Orbital characteristics
- Semi-major axis: 0.04449+0.00083 −0.0012 AU
- Eccentricity: <0.0073
- Orbital period (sidereal): 3.0565254±0.0000012 d
- Inclination: 89.9 ^{+0.1} _{−2.2}
- Semi-amplitude: 78.6+2.4 −2.3
- Star: HAT-P-4

Physical characteristics
- Mean radius: 1.28^{+0.016} _{−0.015} R_{J}
- Mass: 0.651+0.033 −0.037 M_{J}
- Mean density: 0.410 ± 0.060 g/cm^{3}
- Surface gravity: 10.5 m/s^{2} (34 ft/s^{2})

= HAT-P-4b =

Exoplanet in the constellation Boötes

HAT-P-4b is a confirmed extrasolar planet orbiting the star HAT-P-4 over 1000 light years away in Boötes constellation. It was discovered by transit on October 2, 2007, which looks for slight dimming of stars caused by planets that passed in front of them. It is the fourth planet discovered by the HATNet Project. It is also called BD+36 2593b, TYC 2569-01599-1b, 2MASS J15195792+3613467b, SAO 64638b.
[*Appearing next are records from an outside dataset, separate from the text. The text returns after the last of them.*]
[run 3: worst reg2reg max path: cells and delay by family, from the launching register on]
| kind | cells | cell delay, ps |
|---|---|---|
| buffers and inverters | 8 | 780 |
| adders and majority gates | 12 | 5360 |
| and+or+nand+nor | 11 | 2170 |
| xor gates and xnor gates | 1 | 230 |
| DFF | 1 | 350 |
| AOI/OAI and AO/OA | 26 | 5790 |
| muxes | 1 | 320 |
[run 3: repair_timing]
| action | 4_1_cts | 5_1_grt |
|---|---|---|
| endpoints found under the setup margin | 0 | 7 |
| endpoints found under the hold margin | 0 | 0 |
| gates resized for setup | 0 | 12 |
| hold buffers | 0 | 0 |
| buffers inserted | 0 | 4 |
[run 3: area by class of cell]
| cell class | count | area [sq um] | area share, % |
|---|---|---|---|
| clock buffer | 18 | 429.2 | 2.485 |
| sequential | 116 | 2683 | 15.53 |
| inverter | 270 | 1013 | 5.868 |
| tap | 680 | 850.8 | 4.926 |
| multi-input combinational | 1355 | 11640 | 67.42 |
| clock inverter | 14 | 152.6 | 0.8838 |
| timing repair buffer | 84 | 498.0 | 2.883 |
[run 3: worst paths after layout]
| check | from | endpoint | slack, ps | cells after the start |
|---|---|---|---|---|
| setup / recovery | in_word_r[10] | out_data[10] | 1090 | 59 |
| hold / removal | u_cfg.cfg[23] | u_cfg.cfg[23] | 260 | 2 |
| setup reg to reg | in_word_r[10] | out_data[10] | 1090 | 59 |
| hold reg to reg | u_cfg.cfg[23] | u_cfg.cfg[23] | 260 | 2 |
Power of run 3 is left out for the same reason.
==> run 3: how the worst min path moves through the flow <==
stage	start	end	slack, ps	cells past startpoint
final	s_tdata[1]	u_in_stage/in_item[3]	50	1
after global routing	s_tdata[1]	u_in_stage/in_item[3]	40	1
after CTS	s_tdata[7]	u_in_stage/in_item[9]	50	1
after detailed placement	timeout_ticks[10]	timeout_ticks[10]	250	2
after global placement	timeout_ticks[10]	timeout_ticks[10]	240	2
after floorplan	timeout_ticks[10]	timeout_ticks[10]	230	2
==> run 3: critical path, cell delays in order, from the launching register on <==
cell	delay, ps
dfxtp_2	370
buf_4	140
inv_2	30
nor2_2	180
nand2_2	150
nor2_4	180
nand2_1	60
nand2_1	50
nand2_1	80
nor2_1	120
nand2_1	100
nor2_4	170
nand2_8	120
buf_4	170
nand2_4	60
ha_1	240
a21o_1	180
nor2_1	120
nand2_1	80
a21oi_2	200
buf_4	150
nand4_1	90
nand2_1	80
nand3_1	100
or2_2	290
## src/sv/megm_pkg.sv

```systemverilog
// megm_pkg: widths, register indexes, item types and controller/datapath
// command and status structs for the memory expansion gas meter
// no dependencies
package megm_pkg;

	// fixed field widths
	localparam int GasFieldW   = 63;
	localparam int MemW        = 64;
	localparam int WordGasW    = 8;
	localparam int DivW        = 16;
	localparam int GasWidthDef = 63;

	// 32-byte memory words
	localparam int WordBytes = 32;
	localparam int WordMask  = 31;
	localparam int WordShift = $clog2(WordBytes);
	localparam int WordW     = MemW - WordShift;

	// a word count at or above 2^WordCapW gives words^2/divisor >= 2^64,
	// beyond any gas limit, so the cost unit only squares narrower counts
	localparam int WordCapW = 40;
	localparam int HalfW    = WordCapW / 2;
	localparam int PpW      = 2 * HalfW;
	localparam int ProdW    = 2 * WordCapW;
	localparam int LinW     = WordGasW + WordCapW;
	localparam int CostW    = ProdW + 1;

	// copy charge and running total
	localparam int CopyWordsW = WordW + 1;
	localparam int CopyProdW  = WordGasW + CopyWordsW;
	localparam int TotW       = CopyProdW + 2;

	// sequencing of the shared cost unit
	localparam int MulSteps     = 5;
	localparam int DivRadixBits = 4;
	localparam int DivSteps     = ProdW / DivRadixBits;
	localparam int CntW         = $clog2(DivSteps);

	// configuration port
	localparam int CfgIdxW  = 2;
	localparam int CfgDataW = DivW;
	localparam logic [CfgIdxW-1:0] CFG_WORD_GAS  = 2'd0;
	localparam logic [CfgIdxW-1:0] CFG_QUAD_DIV  = 2'd1;
	localparam logic [CfgIdxW-1:0] CFG_COPY_GAS  = 2'd2;

	localparam logic [WordGasW-1:0] WordGasRst = 8'd3;
	localparam logic [DivW-1:0]     QuadDivRst = 16'd512;
	localparam logic [WordGasW-1:0] CopyGasRst = 8'd3;

	// item function codes
	localparam logic FUNC_LOAD   = 1'b0;
	localparam logic FUNC_CHARGE = 1'b1;

	typedef struct packed {
		logic                 func;
		logic [GasFieldW-1:0] gas_budget;
		logic [GasFieldW-1:0] base_gas;
		logic [MemW-1:0]      mem_offset;
		logic [MemW-1:0]      mem_length;
		logic [MemW-1:0]      copy_length;
	} item_t;

	typedef struct packed {
		logic                 out_of_gas;
		logic [GasFieldW-1:0] step_gas;
		logic [GasFieldW-1:0] gas_remaining;
		logic [MemW-1:0]      memory_bytes;
	} result_t;

	typedef struct packed {
		logic            latch;
		logic            win;
		logic            cost_init;
		logic            mul;
		logic            div;
		logic            cost_sum;
		logic            cost_sel;
		logic            copy;
		logic            fin;
		logic [CntW-1:0] step;
	} cmd_t;

	typedef struct packed {
		logic item_func;
		logic sat;
		logic grow;
		logic over;
		logic out_free;
	} stat_t;

endpackage

```

## src/sv/megm_ctrl.sv

```systemverilog
// megm_ctrl: sequencer of the gas meter, steps the datapath through
// window, memory cost, copy and final deduction; depends on megm_pkg
module megm_ctrl (
	input  logic            clk,
	input  logic            arst_n,
	input  logic            in_valid,
	output logic            in_ready,
	input  megm_pkg::stat_t stat,
	output megm_pkg::cmd_t  cmd
);
	import megm_pkg::*;

	localparam logic [3:0] S_IDLE  = 4'd0;
	localparam logic [3:0] S_WIN   = 4'd1;
	localparam logic [3:0] S_PLAN  = 4'd2;
	localparam logic [3:0] S_CINIT = 4'd3;
	localparam logic [3:0] S_MUL   = 4'd4;
	localparam logic [3:0] S_DIV   = 4'd5;
	localparam logic [3:0] S_CSUM  = 4'd6;
	localparam logic [3:0] S_COPY  = 4'd7;
	localparam logic [3:0] S_FIN   = 4'd8;

	logic [3:0]      state_q, state_d;
	logic [CntW-1:0] step_q, step_d;
	logic            sel_q, sel_d;

	always_comb begin
		state_d  = state_q;
		step_d   = step_q;
		sel_d    = sel_q;
		in_ready = 1'b0;
		cmd      = '0;
		cmd.cost_sel = sel_q;
		cmd.step     = step_q;
		case (state_q)
			S_IDLE: begin
				in_ready = 1'b1;
				if (in_valid) begin
					cmd.latch = 1'b1;
					state_d   = (stat.item_func == FUNC_CHARGE) ? S_WIN : S_FIN;
				end
			end
			S_WIN: begin
				cmd.win = 1'b1;
				state_d = S_PLAN;
			end
			S_PLAN: begin
				if (stat.sat) begin
					state_d = S_FIN;
				end else if (stat.grow) begin
					sel_d   = 1'b0;
					state_d = S_CINIT;
				end else begin
					state_d = S_COPY;
				end
			end
			S_CINIT: begin
				cmd.cost_init = 1'b1;
				step_d        = '0;
				state_d       = (stat.sat || stat.over) ? S_FIN : S_MUL;
			end
			S_MUL: begin
				cmd.mul = 1'b1;
				if (step_q == CntW'(MulSteps - 1)) begin
					step_d  = '0;
					state_d = S_DIV;
				end else begin
					step_d = step_q + 1'b1;
				end
			end
			S_DIV: begin
				cmd.div = 1'b1;
				if (step_q == CntW'(DivSteps - 1)) begin
					step_d  = '0;
					state_d = S_CSUM;
				end else begin
					step_d = step_q + 1'b1;
				end
			end
			S_CSUM: begin
				cmd.cost_sum = 1'b1;
				if (sel_q) begin
					state_d = S_COPY;
				end else begin
					sel_d   = 1'b1;
					state_d = S_CINIT;
				end
			end
			S_COPY: begin
				cmd.copy = 1'b1;
				state_d  = S_FIN;
			end
			S_FIN: begin
				if (stat.out_free) begin
					cmd.fin = 1'b1;
					state_d = S_IDLE;
				end
			end
			default: begin
				state_d = S_IDLE;
			end
		endcase
	end

	always_ff @(posedge clk or negedge arst_n) begin
		if (!arst_n) begin
			state_q <= S_IDLE;
			step_q  <= '0;
			sel_q   <= 1'b0;
		end else begin
			state_q <= state_d;
			step_q  <= step_d;
			sel_q   <= sel_d;
		end
	end

endmodule

```
==> src/ptt_pkg.sv <==
// Package for the pending request timeout table.
// Holds item types, command and status codes, controller states and the
// command/status structs between controller and datapath. No dependencies.
package ptt_pkg;

  // Command codes of an input item
  typedef enum logic [1:0] {
    CMD_ADD    = 2'd0,
    CMD_REMOVE = 2'd1,
    CMD_LOOKUP = 2'd2,
    CMD_EXPIRE = 2'd3
  } cmd_e;

  // Status codes of a result item
  localparam logic [1:0] STAT_OK        = 2'd0;
  localparam logic [1:0] STAT_FULL      = 2'd1;
  localparam logic [1:0] STAT_NOT_FOUND = 2'd2;

  // Fixed field widths
  localparam int unsigned TAG_W  = 64;
  localparam int unsigned NAME_W = 16;
  localparam int unsigned TMO_W  = 31;
  localparam int unsigned TIME_W = 40;

  // Input item
  typedef struct packed {
    cmd_e                command;
    logic [TAG_W-1:0]    corr_tag;
    logic [NAME_W-1:0]   name_code;
    logic [TMO_W-1:0]    timeout;
    logic [TIME_W-1:0]   now_time;
  } ptt_in_t;

  // Result item
  typedef struct packed {
    logic [1:0]          status;
    logic                is_pending;
    logic                expired_found;
    logic [2:0]          expired_slot;
    logic [TAG_W-1:0]    expired_tag;
    logic [NAME_W-1:0]   expired_name;
    logic [3:0]          entry_count;
  } ptt_out_t;

  // Controller states
  typedef enum logic [1:0] {
    ST_IDLE,
    ST_SCAN,
    ST_DRAIN,
    ST_COMMIT
  } state_e;

  // Controller to datapath commands
  typedef struct packed {
    logic load;    // capture item, restart scan
    logic scan;    // read one table entry
    logic commit;  // update table, register result
  } ptt_cmd_t;

  // Datapath to controller status
  typedef struct packed {
    logic scan_last;  // entry being read is the last one
  } ptt_stat_t;

endpackage

==> src/ptt_ctrl.sv <==
// Controller of the pending request timeout table.
// Sequences load, table scan, drain and commit for each item.
// Depends on ptt_pkg.
module ptt_ctrl
  import ptt_pkg::*;
(
  input  logic      clk,
  input  logic      rst,
  input  logic      start,
  input  ptt_stat_t stat,
  output ptt_cmd_t  cmd,
  output logic      busy
);

  state_e state, state_next;

  // State register
  always_ff @(posedge clk) begin
    if (rst) begin
      state <= ST_IDLE;
    end else begin
      state <= state_next;
    end
  end

  // Next state and commands
  always_comb begin
    state_next = state;
    cmd        = '0;
    unique case (state)
      ST_IDLE: begin
        if (start) begin
          cmd.load   = 1'b1;
          state_next = ST_SCAN;
        end
      end
      ST_SCAN: begin
        cmd.scan = 1'b1;
        if (stat.scan_last) begin
          state_next = ST_DRAIN;
        end
      end
      ST_DRAIN: begin
        state_next = ST_COMMIT;
      end
      ST_COMMIT: begin
        cmd.commit = 1'b1;
        state_next = ST_IDLE;
      end
      default: begin
        state_next = ST_IDLE;
      end
    endcase
  end

  assign busy = (state != ST_IDLE);

  // An accepted item always starts a scan
  a_start_scan: assert property (@(posedge clk) disable iff (rst)
    (state == ST_IDLE && start) |=> (state == ST_SCAN))
    else $error("accepted item did not start a scan");

  // Commit follows the drain cycle and is never repeated
  a_commit_once: assert property (@(posedge clk) disable iff (rst)
    cmd.commit |=> !cmd.commit && $past(state == ST_COMMIT) && $past(state, 2) == ST_DRAIN)
    else $error("commit not preceded by drain or repeated");

  // No new item is taken while one is in progress
  a_no_load_busy: assert property (@(posedge clk) disable iff (rst)
    busy |-> !cmd.load)
    else $error("load while busy");

endmodule
==> config.mk <==
export PLATFORM = sky130hd
export DESIGN_NAME = ir_remote_pulse_distance_encoder_unit
export DESIGN_NICKNAME = d
export VERILOG_FILES = /design/src/sv/irpde_pkg.sv /design/src/sv/ir_remote_pulse_distance_encoder_unit.sv /design/src/sv/irpde_front.sv /design/src/sv/irpde_queue.sv /design/src/sv/irpde_back.sv
export SDC_FILE = /design/constraint.sdc
export NUM_CORES = 1
export LEC_CHECK = 0
export BUFFER_PORTS_ARGS = -buffer_cell sky130_fd_sc_hd__buf_4
export CORE_UTILIZATION = 45
export DETAILED_ROUTE_END_ITERATION = 8
export PLACE_DENSITY = 0.76
export SLEW_MARGIN = 10
export SYNTH_ARGS = -nofsm -noshare
export SYNTH_HDL_FRONTEND = slang
export SYNTH_HIERARCHICAL = 1
export SYNTH_SLANG_ARGS = --single-unit
==> constraint.sdc <==
create_clock -name clk -period 3.1 [get_ports clk]
set_clock_uncertainty 0.05 [all_clocks]
set_input_delay 0.155 -clock clk [delete_from_list [all_inputs] [get_ports clk]]
set_output_delay 0.155 -clock clk [all_outputs]
set_load 0.01 [all_outputs]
It is a hot Jupiter with 68% the mass and 127% the radius of Jupiter, and 41% the density of water (31% of Jupiter). Since the inclination is known by transit observation, the true mass is known. The secondary eclipse where the planet passes behind the star was detected by the Spitzer Space Telescope leading to the discovery that the planet has inefficient heat transfer from its day to night side.

The study in 2012, utilizing a Rossiter–McLaughlin effect, have determined the planetary orbit is probably aligned with the rotational axis of the star, misalignment equal to -4.9°.